Orange already supports multi-target classification, but the current implementation of clustering trees is written in Python. One of the five projects Orange has chosen at this year’s Google Summer of Code is the implementation of clustering trees in C. The goal of my project is to speed up the building time of clustering trees and lower their spatial complexity, especially when used in random forests. Implementation will be based on Orange’s SimpleTreeLearner and will be integrated with Orange 3.0.
Once the clustering trees are implemented and integrated, documentation and unit tests will be written. Additionally I intend to make an experimental study that will compare the effectiveness of clustering trees with established multi-target classifiers (like PLS and chain classifiers) on benchmark data-sets. I will also work on some additional tasks related to multi-target classification that I had not included in my original proposal but Orange’s team thinks would be useful to include. Among these is a chain classifier framework that Orange is currently missing.

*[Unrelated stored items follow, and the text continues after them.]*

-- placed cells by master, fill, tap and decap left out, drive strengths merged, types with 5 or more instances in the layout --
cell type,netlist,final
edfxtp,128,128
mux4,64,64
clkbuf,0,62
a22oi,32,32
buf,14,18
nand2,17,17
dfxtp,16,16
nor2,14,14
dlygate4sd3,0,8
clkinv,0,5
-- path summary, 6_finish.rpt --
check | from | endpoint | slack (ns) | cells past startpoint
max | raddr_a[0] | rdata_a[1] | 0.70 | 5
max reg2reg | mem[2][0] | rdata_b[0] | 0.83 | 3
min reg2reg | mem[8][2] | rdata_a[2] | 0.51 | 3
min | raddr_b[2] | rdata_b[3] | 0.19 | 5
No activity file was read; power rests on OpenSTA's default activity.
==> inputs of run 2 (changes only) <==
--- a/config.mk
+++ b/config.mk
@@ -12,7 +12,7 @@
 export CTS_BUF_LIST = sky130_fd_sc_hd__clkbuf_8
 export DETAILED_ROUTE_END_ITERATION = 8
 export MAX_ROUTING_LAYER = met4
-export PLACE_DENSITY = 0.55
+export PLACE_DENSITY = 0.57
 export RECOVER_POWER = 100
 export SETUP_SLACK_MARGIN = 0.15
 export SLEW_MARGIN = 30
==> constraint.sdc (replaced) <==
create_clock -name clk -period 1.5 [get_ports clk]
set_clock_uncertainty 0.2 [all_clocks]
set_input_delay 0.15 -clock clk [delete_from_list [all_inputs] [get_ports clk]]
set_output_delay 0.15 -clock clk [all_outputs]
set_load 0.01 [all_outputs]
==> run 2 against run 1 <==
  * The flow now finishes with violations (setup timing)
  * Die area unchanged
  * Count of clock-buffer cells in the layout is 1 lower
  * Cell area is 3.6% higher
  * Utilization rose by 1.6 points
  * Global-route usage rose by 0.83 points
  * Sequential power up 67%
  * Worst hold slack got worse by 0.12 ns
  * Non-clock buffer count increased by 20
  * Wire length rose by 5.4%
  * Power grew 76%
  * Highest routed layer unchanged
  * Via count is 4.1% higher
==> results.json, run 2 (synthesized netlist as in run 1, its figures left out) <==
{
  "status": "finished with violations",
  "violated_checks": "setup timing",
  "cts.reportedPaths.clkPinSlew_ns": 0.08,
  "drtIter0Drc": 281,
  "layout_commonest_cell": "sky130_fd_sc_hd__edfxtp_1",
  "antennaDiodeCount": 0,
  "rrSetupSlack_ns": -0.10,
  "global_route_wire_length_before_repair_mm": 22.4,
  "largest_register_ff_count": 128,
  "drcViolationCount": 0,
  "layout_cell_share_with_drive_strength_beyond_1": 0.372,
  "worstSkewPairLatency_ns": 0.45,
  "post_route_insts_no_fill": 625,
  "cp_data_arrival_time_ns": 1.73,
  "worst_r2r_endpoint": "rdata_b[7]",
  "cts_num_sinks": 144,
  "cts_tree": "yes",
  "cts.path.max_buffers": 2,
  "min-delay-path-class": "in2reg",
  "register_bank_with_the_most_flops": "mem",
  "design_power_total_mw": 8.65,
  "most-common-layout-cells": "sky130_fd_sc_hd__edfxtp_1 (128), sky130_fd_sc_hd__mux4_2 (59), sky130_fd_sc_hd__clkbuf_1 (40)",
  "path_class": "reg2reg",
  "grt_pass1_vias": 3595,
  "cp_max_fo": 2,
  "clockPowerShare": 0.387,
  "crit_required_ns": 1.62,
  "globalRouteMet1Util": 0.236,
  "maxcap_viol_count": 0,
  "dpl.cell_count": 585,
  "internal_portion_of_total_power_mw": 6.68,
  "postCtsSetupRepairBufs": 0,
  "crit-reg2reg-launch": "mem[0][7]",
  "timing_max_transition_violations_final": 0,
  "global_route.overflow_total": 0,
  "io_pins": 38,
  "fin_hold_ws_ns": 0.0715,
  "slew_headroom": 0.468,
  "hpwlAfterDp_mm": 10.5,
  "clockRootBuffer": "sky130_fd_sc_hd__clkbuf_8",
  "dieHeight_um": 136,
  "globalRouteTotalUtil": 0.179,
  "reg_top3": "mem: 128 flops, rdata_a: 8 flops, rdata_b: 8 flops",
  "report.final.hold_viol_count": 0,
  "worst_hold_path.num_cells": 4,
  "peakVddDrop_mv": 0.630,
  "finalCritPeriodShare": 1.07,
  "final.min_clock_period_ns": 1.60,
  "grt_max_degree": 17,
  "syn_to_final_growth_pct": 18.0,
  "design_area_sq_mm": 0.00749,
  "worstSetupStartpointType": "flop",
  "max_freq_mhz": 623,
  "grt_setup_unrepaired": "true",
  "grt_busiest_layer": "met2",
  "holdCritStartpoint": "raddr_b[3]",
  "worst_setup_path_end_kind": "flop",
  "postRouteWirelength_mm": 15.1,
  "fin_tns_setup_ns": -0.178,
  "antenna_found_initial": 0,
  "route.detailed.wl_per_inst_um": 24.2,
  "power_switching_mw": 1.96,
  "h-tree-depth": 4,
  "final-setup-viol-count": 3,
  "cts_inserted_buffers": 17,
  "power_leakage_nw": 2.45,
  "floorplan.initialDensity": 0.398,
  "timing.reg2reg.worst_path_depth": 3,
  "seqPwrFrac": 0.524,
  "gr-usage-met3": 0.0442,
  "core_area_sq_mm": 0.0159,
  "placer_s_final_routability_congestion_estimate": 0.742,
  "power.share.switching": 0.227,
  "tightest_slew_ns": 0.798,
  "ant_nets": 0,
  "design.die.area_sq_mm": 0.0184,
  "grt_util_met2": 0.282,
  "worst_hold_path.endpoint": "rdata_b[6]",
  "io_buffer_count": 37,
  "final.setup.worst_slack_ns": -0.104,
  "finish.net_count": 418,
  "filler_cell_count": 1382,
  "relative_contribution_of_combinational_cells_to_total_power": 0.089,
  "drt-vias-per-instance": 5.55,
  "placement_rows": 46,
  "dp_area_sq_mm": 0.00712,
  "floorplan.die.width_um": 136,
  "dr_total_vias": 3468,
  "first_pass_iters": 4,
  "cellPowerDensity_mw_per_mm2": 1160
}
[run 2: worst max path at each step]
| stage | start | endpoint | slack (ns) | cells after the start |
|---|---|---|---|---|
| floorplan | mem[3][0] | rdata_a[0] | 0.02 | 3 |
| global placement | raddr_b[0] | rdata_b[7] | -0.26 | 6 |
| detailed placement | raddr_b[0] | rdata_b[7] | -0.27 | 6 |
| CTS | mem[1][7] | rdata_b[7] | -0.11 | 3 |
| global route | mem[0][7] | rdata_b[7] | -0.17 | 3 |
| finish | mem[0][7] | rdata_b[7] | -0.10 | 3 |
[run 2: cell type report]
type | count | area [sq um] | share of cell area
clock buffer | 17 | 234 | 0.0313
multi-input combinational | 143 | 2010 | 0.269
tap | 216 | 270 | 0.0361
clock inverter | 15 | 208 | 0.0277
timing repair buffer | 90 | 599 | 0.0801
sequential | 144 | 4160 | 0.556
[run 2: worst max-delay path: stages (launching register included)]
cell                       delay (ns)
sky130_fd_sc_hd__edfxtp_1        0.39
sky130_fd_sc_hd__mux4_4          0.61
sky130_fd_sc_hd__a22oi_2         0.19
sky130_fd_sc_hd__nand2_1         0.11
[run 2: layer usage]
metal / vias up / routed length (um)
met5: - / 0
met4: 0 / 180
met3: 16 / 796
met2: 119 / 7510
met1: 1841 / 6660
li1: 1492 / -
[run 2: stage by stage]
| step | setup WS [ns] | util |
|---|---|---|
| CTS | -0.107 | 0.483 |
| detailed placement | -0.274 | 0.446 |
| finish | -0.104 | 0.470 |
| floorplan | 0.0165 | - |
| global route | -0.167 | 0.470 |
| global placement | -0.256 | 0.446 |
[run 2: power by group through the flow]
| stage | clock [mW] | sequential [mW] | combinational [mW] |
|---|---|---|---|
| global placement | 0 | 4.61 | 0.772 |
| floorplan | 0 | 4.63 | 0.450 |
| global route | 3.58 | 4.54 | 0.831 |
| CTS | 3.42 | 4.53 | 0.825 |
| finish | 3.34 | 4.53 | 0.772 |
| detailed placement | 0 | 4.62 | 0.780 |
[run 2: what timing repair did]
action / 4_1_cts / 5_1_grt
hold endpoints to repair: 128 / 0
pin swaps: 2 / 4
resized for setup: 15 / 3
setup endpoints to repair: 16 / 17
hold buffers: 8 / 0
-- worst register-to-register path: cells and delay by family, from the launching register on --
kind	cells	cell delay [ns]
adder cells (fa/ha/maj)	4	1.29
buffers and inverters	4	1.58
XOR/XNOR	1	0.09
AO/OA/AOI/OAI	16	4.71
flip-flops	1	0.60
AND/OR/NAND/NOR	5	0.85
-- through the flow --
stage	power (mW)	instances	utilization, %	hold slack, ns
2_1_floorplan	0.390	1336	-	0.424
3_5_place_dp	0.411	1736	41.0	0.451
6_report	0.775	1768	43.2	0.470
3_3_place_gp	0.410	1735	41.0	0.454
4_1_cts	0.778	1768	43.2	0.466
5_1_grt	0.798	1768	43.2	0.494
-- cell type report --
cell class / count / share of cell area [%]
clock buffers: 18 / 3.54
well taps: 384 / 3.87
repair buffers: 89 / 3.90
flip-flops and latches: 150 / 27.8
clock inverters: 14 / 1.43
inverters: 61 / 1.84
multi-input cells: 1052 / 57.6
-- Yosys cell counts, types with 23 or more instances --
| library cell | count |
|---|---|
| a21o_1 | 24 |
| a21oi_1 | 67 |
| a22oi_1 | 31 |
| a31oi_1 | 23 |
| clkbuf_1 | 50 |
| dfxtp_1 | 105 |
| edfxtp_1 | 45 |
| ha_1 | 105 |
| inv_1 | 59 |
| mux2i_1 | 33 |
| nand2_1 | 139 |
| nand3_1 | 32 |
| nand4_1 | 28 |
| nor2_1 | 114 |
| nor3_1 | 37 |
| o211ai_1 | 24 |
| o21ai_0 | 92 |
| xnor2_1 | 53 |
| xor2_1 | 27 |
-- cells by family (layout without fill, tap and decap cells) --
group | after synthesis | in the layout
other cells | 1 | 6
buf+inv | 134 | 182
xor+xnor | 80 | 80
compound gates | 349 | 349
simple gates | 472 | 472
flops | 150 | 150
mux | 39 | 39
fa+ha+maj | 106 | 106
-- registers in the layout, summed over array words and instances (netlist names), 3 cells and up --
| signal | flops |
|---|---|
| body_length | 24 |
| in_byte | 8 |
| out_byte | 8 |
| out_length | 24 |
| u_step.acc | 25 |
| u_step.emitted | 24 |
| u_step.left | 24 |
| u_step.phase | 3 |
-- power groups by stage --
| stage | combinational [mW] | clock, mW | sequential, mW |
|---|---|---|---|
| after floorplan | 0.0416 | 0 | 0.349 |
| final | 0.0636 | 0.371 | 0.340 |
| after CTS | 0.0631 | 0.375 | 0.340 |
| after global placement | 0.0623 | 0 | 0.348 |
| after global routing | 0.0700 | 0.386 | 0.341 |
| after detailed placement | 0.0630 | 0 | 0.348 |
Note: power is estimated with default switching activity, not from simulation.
`config.mk`:
```
export PLATFORM = sky130hd
export DESIGN_NAME = meter_reply_frame_checker_top_flat
export DESIGN_NICKNAME = d
export VERILOG_FILES = /design/src/hw/rtl/mrfc_pkg.sv /design/src/hw/rtl/mrfc_if.sv /design/src/hw/rtl/meter_reply_frame_checker_top.sv /design/src/flat_wrapper.sv
export VERILOG_INCLUDE_DIRS = /design/src /design/src/hw/rtl
export SDC_FILE = /design/constraint.sdc
export NUM_CORES = 1
export LEC_CHECK = 0
export BUFFER_PORTS_ARGS = -buffer_cell sky130_fd_sc_hd__buf_2
export CAP_MARGIN = 40
export CORE_MARGIN = 3
export CORE_UTILIZATION = 50
export CTS_BUF_LIST = sky130_fd_sc_hd__clkbuf_4 sky130_fd_sc_hd__clkbuf_8
export CTS_CLUSTER_SIZE = 20
export DETAILED_ROUTE_END_ITERATION = 7
export GPL_ROUTABILITY_DRIVEN = 0
export PLACE_DENSITY_LB_ADDON = 0.2
export SLEW_MARGIN = 20
export SYNTH_ARGS = -nofsm -noshare
export SYNTH_HDL_FRONTEND = slang
export SYNTH_SLANG_ARGS = --single-unit
```
`constraint.sdc`:
```
create_clock -name clk -period 2.7 [get_ports clk]
set_clock_uncertainty 0.05 [all_clocks]
set_input_delay 0.675 -clock clk [delete_from_list [all_inputs] [get_ports clk]]
set_output_delay 0.675 -clock clk [all_outputs]
set_load 0.005 [all_outputs]
```
**src/sv/nsd_pkg.sv**
```systemverilog
// Shared declarations for the NMEA sentence deframer: line-length constant,
// status codes, character codes, result record, sentence lookup and hex digit helpers.
// No dependencies.
`timescale 1ns / 1ps

package nsd_pkg;

  // Longest line kept, start character included.
  localparam int LINE_MAX = 128;
  // Byte counter width: must be able to hold LINE_MAX itself.
  localparam int CNT_W    = $clog2(LINE_MAX + 1);
  localparam int NUM_TYPES = 12;

  localparam logic [7:0] CH_DOLLAR = 8'h24;
  localparam logic [7:0] CH_BANG   = 8'h21;
  localparam logic [7:0] CH_STAR   = 8'h2A;
  localparam logic [7:0] CH_COMMA  = 8'h2C;
  localparam logic [7:0] CH_CR     = 8'h0D;
  localparam logic [7:0] CH_LF     = 8'h0A;

  typedef enum logic [2:0] {
    ST_OK         = 3'd0,
    ST_MALFORMED  = 3'd1,
    ST_MISMATCH   = 3'd2,
    ST_BAD_HEADER = 3'd3,
    ST_UNKNOWN    = 3'd4
  } nsd_status_t;

  typedef struct packed {
    nsd_status_t status;
    logic [15:0] talker_code;
    logic [3:0]  sentence_type;
    logic [7:0]  payload_length;
    logic [7:0]  computed_checksum;
    logic        started_with_bang;
  } nsd_result_t;

  typedef struct packed {
    logic       hit;
    logic [3:0] idx;
  } nsd_lookup_t;

  typedef struct packed {
    logic       bad;
    logic [3:0] value;
  } nsd_nibble_t;

  // RMC GGA VTG VHW HDT HDG MWV DPT DBT MTW XTE BWC, in index order.
  localparam logic [23:0] TYPE_CODES [NUM_TYPES] = '{
    24'h524D43, 24'h474741, 24'h565447, 24'h564857, 24'h484454, 24'h484447,
    24'h4D5756, 24'h445054, 24'h444254, 24'h4D5457, 24'h585445, 24'h425743
  };

  function automatic nsd_lookup_t nsd_find_type(input logic [23:0] code);
    nsd_lookup_t r;
    r = '0;
    for (int i = NUM_TYPES - 1; i >= 0; i--) begin
      if (TYPE_CODES[i] == code) begin
        r.hit = 1'b1;
        r.idx = 4'(i);
      end
    end
    return r;
  endfunction

  function automatic nsd_nibble_t nsd_hex_nibble(input logic [7:0] c);
    nsd_nibble_t r;
    r = '0;
    if (c inside {[8'h30:8'h39]}) begin
      r.value = 4'(c - 8'h30);
    end else if (c inside {[8'h41:8'h46]}) begin
      r.value = 4'(c - 8'h37);
    end else if (c inside {[8'h61:8'h66]}) begin
      r.value = 4'(c - 8'h57);
    end else begin
      r.bad = 1'b1;
    end
    return r;
  endfunction

endpackage

```
**src/sv/nsd_linecore.sv**
```systemverilog
// Line state of the NMEA deframer: header capture, checksum accumulation and
// the end-of-line verdict. Depends on nsd_pkg.
`timescale 1ns / 1ps

module nsd_linecore (
  input  logic                clk,
  input  logic                rst_n,
  input  logic                byte_valid,
  input  logic [7:0]          byte_data,
  output logic                res_valid,
  output nsd_pkg::nsd_result_t res
);

  typedef struct packed {
    logic                      in_line;
    logic [nsd_pkg::CNT_W-1:0] byte_count;
    logic [7:0]                xor_accum;
    logic                      star_seen;
    logic [nsd_pkg::CNT_W-1:0] star_offset;
    logic [1:0]                hex_digits_taken;
    logic [7:0]                received_checksum;
    logic                      hex_invalid;
    logic [15:0]               talker_bytes;
    logic [23:0]               sentence_bytes;
    logic                      comma_present;
    logic                      bang_start;
  } nsd_line_t;

  nsd_line_t             line_r;
  nsd_line_t             line_nxt;
  logic                  is_start;
  logic                  is_eol;
  logic [nsd_pkg::CNT_W:0] plen_ext;
  nsd_pkg::nsd_lookup_t  lookup;
  nsd_pkg::nsd_nibble_t  nib;
  logic [nsd_pkg::CNT_W-1:0] pos;

  assign is_start = (byte_data == nsd_pkg::CH_DOLLAR) || (byte_data == nsd_pkg::CH_BANG);
  assign is_eol   = (byte_data == nsd_pkg::CH_CR) || (byte_data == nsd_pkg::CH_LF);
  assign pos      = line_r.byte_count;
  assign nib      = nsd_pkg::nsd_hex_nibble(byte_data);
  assign lookup   = nsd_pkg::nsd_find_type(line_r.sentence_bytes);

  // Payload length runs up to the first star, or to the end when none came.
  assign plen_ext = line_r.star_seen
                  ? ({1'b0, line_r.star_offset} - (nsd_pkg::CNT_W + 1)'(1))
                  : ({1'b0, line_r.byte_count} - (nsd_pkg::CNT_W + 1)'(1));

  assign res_valid = byte_valid && !is_start && line_r.in_line && is_eol;

  always_comb begin
    res                   = '0;
    res.talker_code       = line_r.talker_bytes;
    res.computed_checksum = line_r.xor_accum;
    res.started_with_bang = line_r.bang_start;
    if (plen_ext > (nsd_pkg::CNT_W + 1)'(255)) begin
      res.payload_length = 8'hFF;
    end else begin
      res.payload_length = 8'(plen_ext);
    end
    if (!line_r.star_seen || (line_r.hex_digits_taken < 2'd2) || line_r.hex_invalid) begin
      res.status = nsd_pkg::ST_MALFORMED;
    end else if (line_r.received_checksum != line_r.xor_accum) begin
      res.status = nsd_pkg::ST_MISMATCH;
    end else if ((plen_ext < (nsd_pkg::CNT_W + 1)'(6)) || !line_r.comma_present) begin
      res.status = nsd_pkg::ST_BAD_HEADER;
    end else if (!lookup.hit) begin
      res.status = nsd_pkg::ST_UNKNOWN;
    end else begin
      res.status        = nsd_pkg::ST_OK;
      res.sentence_type = lookup.idx;
    end
  end

  always_comb begin
    line_nxt = line_r;
    if (byte_valid) begin
      if (is_start) begin
        line_nxt            = '0;
        line_nxt.in_line    = 1'b1;
        line_nxt.byte_count = nsd_pkg::CNT_W'(1);
        line_nxt.bang_start = (byte_data == nsd_pkg::CH_BANG);
      end else if (line_r.in_line) begin
        if (is_eol) begin
          line_nxt = '0;
        end else if (pos >= nsd_pkg::CNT_W'(nsd_pkg::LINE_MAX)) begin
          // Overlong line: dropped without a result.
          line_nxt = '0;
        end else begin
          if ((pos == nsd_pkg::CNT_W'(1)) || (pos == nsd_pkg::CNT_W'(2))) begin
            line_nxt.talker_bytes = {line_r.talker_bytes[7:0], byte_data};
          end else if ((pos >= nsd_pkg::CNT_W'(3)) && (pos <= nsd_pkg::CNT_W'(5))) begin
            line_nxt.sentence_bytes = {line_r.sentence_bytes[15:0], byte_data};
          end else if (pos == nsd_pkg::CNT_W'(6)) begin
            line_nxt.comma_present = (byte_data == nsd_pkg::CH_COMMA);
          end
          if (!line_r.star_seen) begin
            if (byte_data == nsd_pkg::CH_STAR) begin
              line_nxt.star_seen   = 1'b1;
              line_nxt.star_offset = pos;
            end else begin
              line_nxt.xor_accum = line_r.xor_accum ^ byte_data;
            end
          end else if (line_r.hex_digits_taken < 2'd2) begin
            line_nxt.hex_invalid       = line_r.hex_invalid | nib.bad;
            line_nxt.received_checksum = {line_r.received_checksum[3:0],
                                          nib.bad ? 4'd0 : nib.value};
            line_nxt.hex_digits_taken  = line_r.hex_digits_taken + 2'd1;
          end
          line_nxt.byte_count = pos + nsd_pkg::CNT_W'(1);
        end
      end
    end
  end

  always_ff @(posedge clk) begin
    if (!rst_n) begin
      line_r <= '0;
    end else begin
      line_r <= line_nxt;
    end
  end

endmodule

```
**src/sv/nmea_sentence_deframer.sv**
```systemverilog
// Top level of the NMEA 0183 sentence deframer and checksum checker.
// Depends on nsd_pkg and nsd_linecore.
`timescale 1ns / 1ps

//  Channel   Direction  Handshake             Payload
//  in_       input      in_valid / in_stall   in_byte_in (one serial byte)
//  out_      output     out_valid / out_stall status, talker, type, length,
//                                             checksum, start character
//
// One byte is taken every cycle while in_stall is low. The line's closing CR or
// LF passes the input register, then the result register, before its result leaves.
// Reset (rst_n low at a clock edge) empties both registers and closes any line.
// While a result waits under out_stall, the input register can still take one
// byte; in_stall rises as soon as it holds a byte, whether or not that byte
// ends a line, and stays high until the result leaves.

module nmea_sentence_deframer (
  input  logic       clk,
  input  logic       rst_n,
  input  logic       in_valid,
  output logic       in_stall,
  input  logic [7:0] in_byte_in,
  output logic       out_valid,
  input  logic       out_stall,
  output logic [2:0] out_status,
  output logic [15:0] out_talker_code,
  output logic [3:0] out_sentence_type,
  output logic [7:0] out_payload_length,
  output logic [7:0] out_computed_checksum,
  output logic       out_started_with_bang
);

  // Input register: holds one byte until the line logic can consume it.
  logic       s1_valid_r;
  logic       s1_valid_nxt;
  logic [7:0] s1_byte_r;
  logic       s1_fire;
  logic       in_accept;

  // Result register.
  logic                 out_valid_r;
  logic                 out_valid_nxt;
  nsd_pkg::nsd_result_t out_res_r;
  logic                 core_res_valid;
  nsd_pkg::nsd_result_t core_res;

  // The held byte must wait only when the result register is occupied and
  // stalled. Holding every byte in that case keeps line order trivially.
  assign in_stall  = s1_valid_r && out_valid_r && out_stall;
  assign in_accept = in_valid && !in_stall;
  assign s1_fire   = s1_valid_r && !in_stall;

  assign s1_valid_nxt = in_stall ? 1'b1 : in_valid;

  always_ff @(posedge clk) begin
    if (!rst_n) begin
      s1_valid_r <= 1'b0;
    end else begin
      s1_valid_r <= s1_valid_nxt;
    end
  end

  always_ff @(posedge clk) begin
    if (in_accept) begin
      s1_byte_r <= in_byte_in;
    end
  end

  nsd_linecore u_linecore (
    .clk        (clk),
    .rst_n      (rst_n),
    .byte_valid (s1_fire),
    .byte_data  (s1_byte_r),
    .res_valid  (core_res_valid),
    .res        (core_res)
  );

  // When s1 fires, the result register is either empty or being drained.
  always_comb begin
    out_valid_nxt = out_valid_r;
    if (s1_fire && core_res_valid) begin
      out_valid_nxt = 1'b1;
    end else if (out_valid_r && !out_stall) begin
      out_valid_nxt = 1'b0;
    end
  end

  always_ff @(posedge clk) begin
    if (!rst_n) begin
      out_valid_r <= 1'b0;
    end else begin
      out_valid_r <= out_valid_nxt;
    end
  end

  always_ff @(posedge clk) begin
    if (s1_fire && core_res_valid) begin
      out_res_r <= core_res;
    end
  end

  assign out_valid             = out_valid_r;
  assign out_status            = out_res_r.status;
  assign out_talker_code       = out_res_r.talker_code;
  assign out_sentence_type     = out_res_r.sentence_type;
  assign out_payload_length    = out_res_r.payload_length;
  assign out_computed_checksum = out_res_r.computed_checksum;
  assign out_started_with_bang = out_res_r.started_with_bang;

  // An accepted sentence always carries a full header.
  a_ok_has_header: assert property (@(posedge clk) disable iff (!rst_n)
    (out_valid && (out_status == nsd_pkg::ST_OK)) |-> (out_payload_length >= 8'd6))
    else $error("accepted sentence with short payload");

  // The sentence index is only reported for accepted sentences.
  a_type_zero_on_reject: assert property (@(posedge clk) disable iff (!rst_n)
    (out_valid && (out_status != nsd_pkg::ST_OK)) |-> (out_sentence_type == 4'd0))
    else $error("sentence type set on a rejected line");

  // A line end consumed by the line logic shows up in the next cycle.
  a_result_lands: assert property (@(posedge clk) disable iff (!rst_n)
    (s1_fire && core_res_valid) |=> out_valid)
    else $error("line result lost");

endmodule

```
### src/aubd_pkg.sv
`timescale 1ns / 1ps
`default_nettype none
// ============================================================================
// aubd_pkg: shared types and constants of the access-unit boundary detector
// Holds NAL unit type codes and the structs passed between the parser and
// the front end and top level.
// ============================================================================
package aubd_pkg;

	localparam logic [4:0] NAL_SLICE_MIN = 5'd1;
	localparam logic [4:0] NAL_IDR       = 5'd5;
	localparam logic [4:0] NAL_SPS       = 5'd7;
	localparam logic [4:0] NAL_PPS       = 5'd8;

	localparam logic [7:0] EMU_BYTE      = 8'h03;

	// Result of one NAL unit.
	typedef struct packed {
		logic [4:0]  unit_type;
		logic [1:0]  ref_priority;
		logic        starts_frame;
		logic        closed_frame_key;
		logic        is_slice;
		logic [15:0] picture_width;
		logic [15:0] picture_height;
	} aubd_result_t;

	// Parser hands a payload bank back to the front end.
	typedef struct packed {
		logic vld;
		logic bank;
	} aubd_release_t;

endpackage : aubd_pkg
`default_nettype wire

### src/aubd_front.sv
`timescale 1ns / 1ps
`default_nettype none
// ============================================================================
// aubd_front: byte intake and emulation-prevention removal
// Writes the kept payload of a unit into one of two banks and posts a job
// at the last byte.
// ============================================================================
module aubd_front #(
	parameter int HEADER_BYTES = 2048
) (
	input  wire                              clk,
	input  wire                              arst_n,
	input  wire                              in_valid,
	output logic                             in_ready,
	input  wire [7:0]                        data_byte,
	input  wire                              first_byte,
	input  wire                              last_byte,
	output logic                             wr_en,
	output logic [$clog2(HEADER_BYTES):0]    wr_addr,
	output logic [7:0]                       wr_data,
	output logic                             job_push,
	output logic [7:0]                       job_head,
	output logic [$clog2(HEADER_BYTES)-1:0]  job_len,
	output logic                             job_bank,
	input  aubd_pkg::aubd_release_t          release_bank
);

	localparam int LW = $clog2(HEADER_BYTES);
	localparam int PW = $clog2(HEADER_BYTES + 1);

	logic          open_q;
	logic          wbank_q;
	logic [1:0]    busy_q;
	logic [PW-1:0] pos_q;
	logic [LW-1:0] len_q;
	logic [1:0]    zrun_q;
	logic [7:0]    head_q;

	logic          take;
	logic          keep_room;
	logic          is_emu;
	logic          store;
	logic [LW-1:0] len_next;

	assign in_ready  = !busy_q[wbank_q];
	assign take      = in_valid && in_ready;
	assign keep_room = (pos_q < PW'(HEADER_BYTES));
	assign is_emu    = (data_byte == aubd_pkg::EMU_BYTE) && (zrun_q == 2'd2);
	assign store     = take && !first_byte && open_q && keep_room && !is_emu;
	assign len_next  = store ? len_q + LW'(1) : len_q;

	assign wr_en    = store;
	assign wr_addr  = {wbank_q, len_q};
	assign wr_data  = data_byte;

	assign job_push = take && last_byte && (first_byte || open_q);
	assign job_head = first_byte ? data_byte : head_q;
	assign job_len  = first_byte ? '0 : len_next;
	assign job_bank = wbank_q;

	always_ff @(posedge clk or negedge arst_n) begin
		if (!arst_n) begin
			open_q  <= 1'b0;
			wbank_q <= 1'b0;
			busy_q  <= 2'b00;
			pos_q   <= '0;
			len_q   <= '0;
			zrun_q  <= 2'd0;
			head_q  <= 8'd0;
		end else begin
			if (release_bank.vld) begin
				busy_q[release_bank.bank] <= 1'b0;
			end
			if (take) begin
				if (first_byte) begin
					head_q <= data_byte;
					len_q  <= '0;
					zrun_q <= 2'd0;
					pos_q  <= PW'(1);
					open_q <= 1'b1;
				end else if (open_q && keep_room) begin
					pos_q <= pos_q + PW'(1);
					len_q <= len_next;
					if (is_emu) begin
						zrun_q <= 2'd0;
					end else if (data_byte == 8'd0) begin
						zrun_q <= (zrun_q == 2'd2) ? 2'd2 : zrun_q + 2'd1;
					end else begin
						zrun_q <= 2'd0;
					end
				end
				if (job_push) begin
					open_q          <= 1'b0;
					wbank_q         <= ~wbank_q;
					busy_q[wbank_q] <= 1'b1;
				end
			end
		end
	end

endmodule : aubd_front
`default_nettype wire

If any reader is interested in learning more about clustering trees or chain classifiers these articles should cover the basics:
- Top-Down Induction of Clustering Trees (1998), by Hendrik Blockeel, Luc De Raedt, Jan Ramong
- Classifier Chains for Multi-label Classification (2009), by Jesse Read, Bernhard Pfahringer, Geoff Holmes, Eibe Frank
I am a third year undergraduate student at the Faculty of Computer and Information Science in Ljubljana and my project will be mentored by prof. dr. Blaž Zupan. I thank him and the rest of the Orange team for advice and support.